EXERCISE PROMPT: The answer must consist of every line from the data that holds "stage".

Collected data
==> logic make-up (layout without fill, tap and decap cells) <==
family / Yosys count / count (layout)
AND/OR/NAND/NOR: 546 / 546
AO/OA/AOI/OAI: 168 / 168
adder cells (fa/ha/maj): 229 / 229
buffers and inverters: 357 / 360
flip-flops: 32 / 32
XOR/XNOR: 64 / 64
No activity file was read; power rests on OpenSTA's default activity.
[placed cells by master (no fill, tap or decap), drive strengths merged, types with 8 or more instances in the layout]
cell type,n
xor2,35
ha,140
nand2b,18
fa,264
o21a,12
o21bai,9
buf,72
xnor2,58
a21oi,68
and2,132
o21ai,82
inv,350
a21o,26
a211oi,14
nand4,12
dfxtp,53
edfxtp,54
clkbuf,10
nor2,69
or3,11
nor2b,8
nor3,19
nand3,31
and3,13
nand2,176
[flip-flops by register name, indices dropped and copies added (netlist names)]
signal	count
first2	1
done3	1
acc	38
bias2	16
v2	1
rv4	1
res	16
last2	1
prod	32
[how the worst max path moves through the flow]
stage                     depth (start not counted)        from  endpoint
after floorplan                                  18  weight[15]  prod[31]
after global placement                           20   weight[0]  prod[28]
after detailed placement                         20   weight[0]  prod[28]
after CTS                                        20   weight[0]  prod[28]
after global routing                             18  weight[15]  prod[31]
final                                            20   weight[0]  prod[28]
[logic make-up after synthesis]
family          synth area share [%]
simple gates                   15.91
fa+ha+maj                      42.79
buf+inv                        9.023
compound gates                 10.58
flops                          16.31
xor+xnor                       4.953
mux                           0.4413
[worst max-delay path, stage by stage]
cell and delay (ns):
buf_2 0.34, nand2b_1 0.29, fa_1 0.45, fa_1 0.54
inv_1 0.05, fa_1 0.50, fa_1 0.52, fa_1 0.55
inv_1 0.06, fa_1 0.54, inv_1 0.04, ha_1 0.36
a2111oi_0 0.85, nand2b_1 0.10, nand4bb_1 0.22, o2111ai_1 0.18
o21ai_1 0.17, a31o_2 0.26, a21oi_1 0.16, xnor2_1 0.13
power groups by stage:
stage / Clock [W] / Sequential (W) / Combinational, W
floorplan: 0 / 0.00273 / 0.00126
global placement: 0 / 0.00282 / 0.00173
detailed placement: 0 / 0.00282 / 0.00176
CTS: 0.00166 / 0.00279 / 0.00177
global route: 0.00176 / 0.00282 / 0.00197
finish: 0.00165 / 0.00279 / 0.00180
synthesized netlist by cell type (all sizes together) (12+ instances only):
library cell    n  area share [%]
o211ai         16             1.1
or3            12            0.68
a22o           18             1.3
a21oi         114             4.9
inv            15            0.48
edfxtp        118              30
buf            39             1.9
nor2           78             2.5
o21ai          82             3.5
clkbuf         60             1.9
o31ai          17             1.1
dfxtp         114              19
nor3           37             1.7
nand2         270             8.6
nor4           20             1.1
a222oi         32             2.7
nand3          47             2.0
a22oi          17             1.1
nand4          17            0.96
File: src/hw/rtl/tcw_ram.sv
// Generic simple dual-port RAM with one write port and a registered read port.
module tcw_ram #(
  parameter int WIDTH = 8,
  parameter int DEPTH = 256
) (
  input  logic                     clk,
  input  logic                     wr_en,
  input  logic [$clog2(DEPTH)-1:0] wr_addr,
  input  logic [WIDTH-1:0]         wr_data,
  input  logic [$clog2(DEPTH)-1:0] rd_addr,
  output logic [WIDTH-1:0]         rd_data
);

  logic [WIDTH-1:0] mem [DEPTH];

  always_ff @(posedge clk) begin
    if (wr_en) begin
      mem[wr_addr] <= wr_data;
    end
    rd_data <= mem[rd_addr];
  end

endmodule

* * *

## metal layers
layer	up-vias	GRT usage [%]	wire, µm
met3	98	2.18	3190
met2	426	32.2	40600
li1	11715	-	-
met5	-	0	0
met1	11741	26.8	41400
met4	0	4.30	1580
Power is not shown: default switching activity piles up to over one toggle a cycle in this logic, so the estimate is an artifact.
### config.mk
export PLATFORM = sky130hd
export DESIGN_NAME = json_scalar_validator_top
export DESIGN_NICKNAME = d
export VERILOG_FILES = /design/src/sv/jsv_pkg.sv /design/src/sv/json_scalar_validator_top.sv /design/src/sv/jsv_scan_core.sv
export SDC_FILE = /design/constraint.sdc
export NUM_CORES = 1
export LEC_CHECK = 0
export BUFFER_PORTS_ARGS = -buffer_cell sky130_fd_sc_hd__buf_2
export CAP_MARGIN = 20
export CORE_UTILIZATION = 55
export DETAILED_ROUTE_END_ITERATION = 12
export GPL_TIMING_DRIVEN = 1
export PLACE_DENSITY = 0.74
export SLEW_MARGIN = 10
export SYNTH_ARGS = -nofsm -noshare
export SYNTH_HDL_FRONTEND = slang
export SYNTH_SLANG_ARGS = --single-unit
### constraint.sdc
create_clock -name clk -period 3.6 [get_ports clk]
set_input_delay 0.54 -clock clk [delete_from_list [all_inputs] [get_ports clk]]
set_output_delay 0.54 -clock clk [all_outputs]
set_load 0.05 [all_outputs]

---

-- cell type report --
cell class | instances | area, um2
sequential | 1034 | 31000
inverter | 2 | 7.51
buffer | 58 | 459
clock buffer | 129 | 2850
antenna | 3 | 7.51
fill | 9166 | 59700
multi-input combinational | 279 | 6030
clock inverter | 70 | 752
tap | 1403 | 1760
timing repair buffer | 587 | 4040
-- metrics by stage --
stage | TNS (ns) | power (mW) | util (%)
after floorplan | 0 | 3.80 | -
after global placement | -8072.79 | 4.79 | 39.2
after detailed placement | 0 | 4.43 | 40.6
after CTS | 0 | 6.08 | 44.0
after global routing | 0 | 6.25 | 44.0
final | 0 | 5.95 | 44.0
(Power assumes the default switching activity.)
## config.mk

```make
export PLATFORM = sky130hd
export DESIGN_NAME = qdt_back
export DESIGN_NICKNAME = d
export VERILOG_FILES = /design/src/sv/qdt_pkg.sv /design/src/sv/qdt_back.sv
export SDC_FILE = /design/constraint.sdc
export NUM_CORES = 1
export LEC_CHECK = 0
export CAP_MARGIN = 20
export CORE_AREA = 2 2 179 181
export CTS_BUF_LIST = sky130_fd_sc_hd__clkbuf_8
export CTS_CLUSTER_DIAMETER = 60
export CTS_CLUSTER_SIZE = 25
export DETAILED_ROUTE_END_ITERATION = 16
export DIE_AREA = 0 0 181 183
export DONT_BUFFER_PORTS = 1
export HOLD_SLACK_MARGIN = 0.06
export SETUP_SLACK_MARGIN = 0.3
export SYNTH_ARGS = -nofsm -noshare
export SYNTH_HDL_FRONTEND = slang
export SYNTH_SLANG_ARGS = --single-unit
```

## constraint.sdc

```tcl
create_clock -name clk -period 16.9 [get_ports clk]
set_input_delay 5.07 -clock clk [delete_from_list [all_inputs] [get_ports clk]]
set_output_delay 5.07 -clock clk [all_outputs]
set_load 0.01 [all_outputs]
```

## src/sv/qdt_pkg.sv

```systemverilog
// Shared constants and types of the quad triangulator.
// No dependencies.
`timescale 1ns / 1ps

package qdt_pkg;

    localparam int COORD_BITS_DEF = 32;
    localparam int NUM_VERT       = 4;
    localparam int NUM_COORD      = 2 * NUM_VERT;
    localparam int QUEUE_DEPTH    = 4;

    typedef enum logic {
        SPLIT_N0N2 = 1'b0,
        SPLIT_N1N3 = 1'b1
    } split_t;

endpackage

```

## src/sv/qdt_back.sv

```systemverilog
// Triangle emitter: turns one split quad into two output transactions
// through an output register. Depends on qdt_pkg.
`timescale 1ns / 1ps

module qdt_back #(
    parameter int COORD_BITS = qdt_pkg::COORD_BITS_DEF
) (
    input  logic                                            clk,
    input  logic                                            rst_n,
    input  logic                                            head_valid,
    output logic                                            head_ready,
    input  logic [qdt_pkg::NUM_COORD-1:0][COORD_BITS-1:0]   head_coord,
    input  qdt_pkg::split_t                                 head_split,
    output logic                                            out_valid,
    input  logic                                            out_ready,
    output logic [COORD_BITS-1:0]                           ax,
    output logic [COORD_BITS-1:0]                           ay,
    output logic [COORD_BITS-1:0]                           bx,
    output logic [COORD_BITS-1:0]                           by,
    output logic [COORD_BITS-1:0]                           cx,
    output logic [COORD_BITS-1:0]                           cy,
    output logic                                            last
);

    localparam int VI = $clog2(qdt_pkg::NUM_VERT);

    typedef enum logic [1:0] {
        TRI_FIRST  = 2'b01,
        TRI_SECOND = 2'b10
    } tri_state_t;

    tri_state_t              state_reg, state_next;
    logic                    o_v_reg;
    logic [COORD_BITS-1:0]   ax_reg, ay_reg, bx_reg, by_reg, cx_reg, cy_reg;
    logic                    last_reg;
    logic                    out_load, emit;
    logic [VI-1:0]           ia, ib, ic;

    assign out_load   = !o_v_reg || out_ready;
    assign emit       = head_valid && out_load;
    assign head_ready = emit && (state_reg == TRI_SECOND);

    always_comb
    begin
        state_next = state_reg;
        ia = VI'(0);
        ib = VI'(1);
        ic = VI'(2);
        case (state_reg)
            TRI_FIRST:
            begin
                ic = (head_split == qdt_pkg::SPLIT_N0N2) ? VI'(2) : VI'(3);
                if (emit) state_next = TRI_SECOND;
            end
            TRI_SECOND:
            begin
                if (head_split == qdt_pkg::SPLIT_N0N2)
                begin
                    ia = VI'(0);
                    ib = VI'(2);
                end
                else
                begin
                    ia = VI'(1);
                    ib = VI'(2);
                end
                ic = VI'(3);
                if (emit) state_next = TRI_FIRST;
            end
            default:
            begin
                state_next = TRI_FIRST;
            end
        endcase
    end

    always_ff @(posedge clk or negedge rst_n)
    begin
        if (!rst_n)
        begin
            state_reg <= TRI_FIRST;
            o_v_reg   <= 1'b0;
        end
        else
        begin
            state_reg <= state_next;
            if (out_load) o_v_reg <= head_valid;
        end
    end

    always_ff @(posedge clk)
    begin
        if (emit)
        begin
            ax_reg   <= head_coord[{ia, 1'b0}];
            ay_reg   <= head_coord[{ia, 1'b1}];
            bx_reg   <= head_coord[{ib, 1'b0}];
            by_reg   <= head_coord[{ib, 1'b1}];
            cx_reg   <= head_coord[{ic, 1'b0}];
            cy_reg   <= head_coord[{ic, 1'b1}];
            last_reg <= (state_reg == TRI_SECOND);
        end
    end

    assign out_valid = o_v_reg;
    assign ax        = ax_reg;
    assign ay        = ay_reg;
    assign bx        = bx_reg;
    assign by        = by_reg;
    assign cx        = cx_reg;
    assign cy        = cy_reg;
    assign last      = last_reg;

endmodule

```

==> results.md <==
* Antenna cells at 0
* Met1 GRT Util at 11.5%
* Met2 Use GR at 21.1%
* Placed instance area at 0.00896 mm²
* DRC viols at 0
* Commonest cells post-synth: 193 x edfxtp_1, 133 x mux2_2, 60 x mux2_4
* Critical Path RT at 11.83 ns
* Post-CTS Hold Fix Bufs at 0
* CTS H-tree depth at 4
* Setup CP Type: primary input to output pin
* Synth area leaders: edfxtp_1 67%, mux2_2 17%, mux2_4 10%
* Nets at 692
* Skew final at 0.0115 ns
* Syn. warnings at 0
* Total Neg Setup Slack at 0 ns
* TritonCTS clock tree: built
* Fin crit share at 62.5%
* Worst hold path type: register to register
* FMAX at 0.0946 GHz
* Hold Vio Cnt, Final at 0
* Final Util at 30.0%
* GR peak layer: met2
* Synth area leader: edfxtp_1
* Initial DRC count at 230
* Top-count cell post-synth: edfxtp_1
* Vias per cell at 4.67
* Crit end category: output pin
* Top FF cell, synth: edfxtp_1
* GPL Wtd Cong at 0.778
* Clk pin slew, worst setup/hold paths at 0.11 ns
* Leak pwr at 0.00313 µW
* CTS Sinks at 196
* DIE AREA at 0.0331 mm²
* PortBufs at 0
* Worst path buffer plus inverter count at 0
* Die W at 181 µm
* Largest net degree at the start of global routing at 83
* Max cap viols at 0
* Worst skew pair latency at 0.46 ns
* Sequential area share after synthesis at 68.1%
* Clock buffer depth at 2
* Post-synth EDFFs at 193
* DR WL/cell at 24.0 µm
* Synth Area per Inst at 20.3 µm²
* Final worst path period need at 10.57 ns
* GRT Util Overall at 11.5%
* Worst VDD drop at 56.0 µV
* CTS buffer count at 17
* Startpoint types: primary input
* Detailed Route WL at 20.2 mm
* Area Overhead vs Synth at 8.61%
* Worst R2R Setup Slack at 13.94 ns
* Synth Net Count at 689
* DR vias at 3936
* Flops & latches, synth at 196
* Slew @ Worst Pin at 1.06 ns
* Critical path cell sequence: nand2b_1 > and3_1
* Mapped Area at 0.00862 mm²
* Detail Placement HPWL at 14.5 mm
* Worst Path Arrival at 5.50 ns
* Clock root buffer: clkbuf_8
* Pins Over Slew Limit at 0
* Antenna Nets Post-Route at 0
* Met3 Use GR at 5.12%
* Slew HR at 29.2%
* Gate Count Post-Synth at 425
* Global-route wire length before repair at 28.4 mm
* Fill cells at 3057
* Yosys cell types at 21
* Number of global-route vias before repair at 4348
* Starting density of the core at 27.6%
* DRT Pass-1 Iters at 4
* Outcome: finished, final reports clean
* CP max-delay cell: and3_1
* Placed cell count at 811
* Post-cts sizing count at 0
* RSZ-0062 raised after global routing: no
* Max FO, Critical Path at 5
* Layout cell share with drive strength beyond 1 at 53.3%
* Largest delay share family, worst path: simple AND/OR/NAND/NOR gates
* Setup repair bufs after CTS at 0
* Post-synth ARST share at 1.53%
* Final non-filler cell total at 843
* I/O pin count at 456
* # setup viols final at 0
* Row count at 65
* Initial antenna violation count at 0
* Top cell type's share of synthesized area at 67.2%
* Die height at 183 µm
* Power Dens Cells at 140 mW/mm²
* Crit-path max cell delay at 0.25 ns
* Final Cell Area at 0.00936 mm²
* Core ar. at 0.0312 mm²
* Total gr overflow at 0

ANSWER TO THE EXERCISE:
stage                     depth (start not counted)        from  endpoint
[worst max-delay path, stage by stage]
power groups by stage:
stage / Clock [W] / Sequential (W) / Combinational, W
-- metrics by stage --
stage | TNS (ns) | power (mW) | util (%)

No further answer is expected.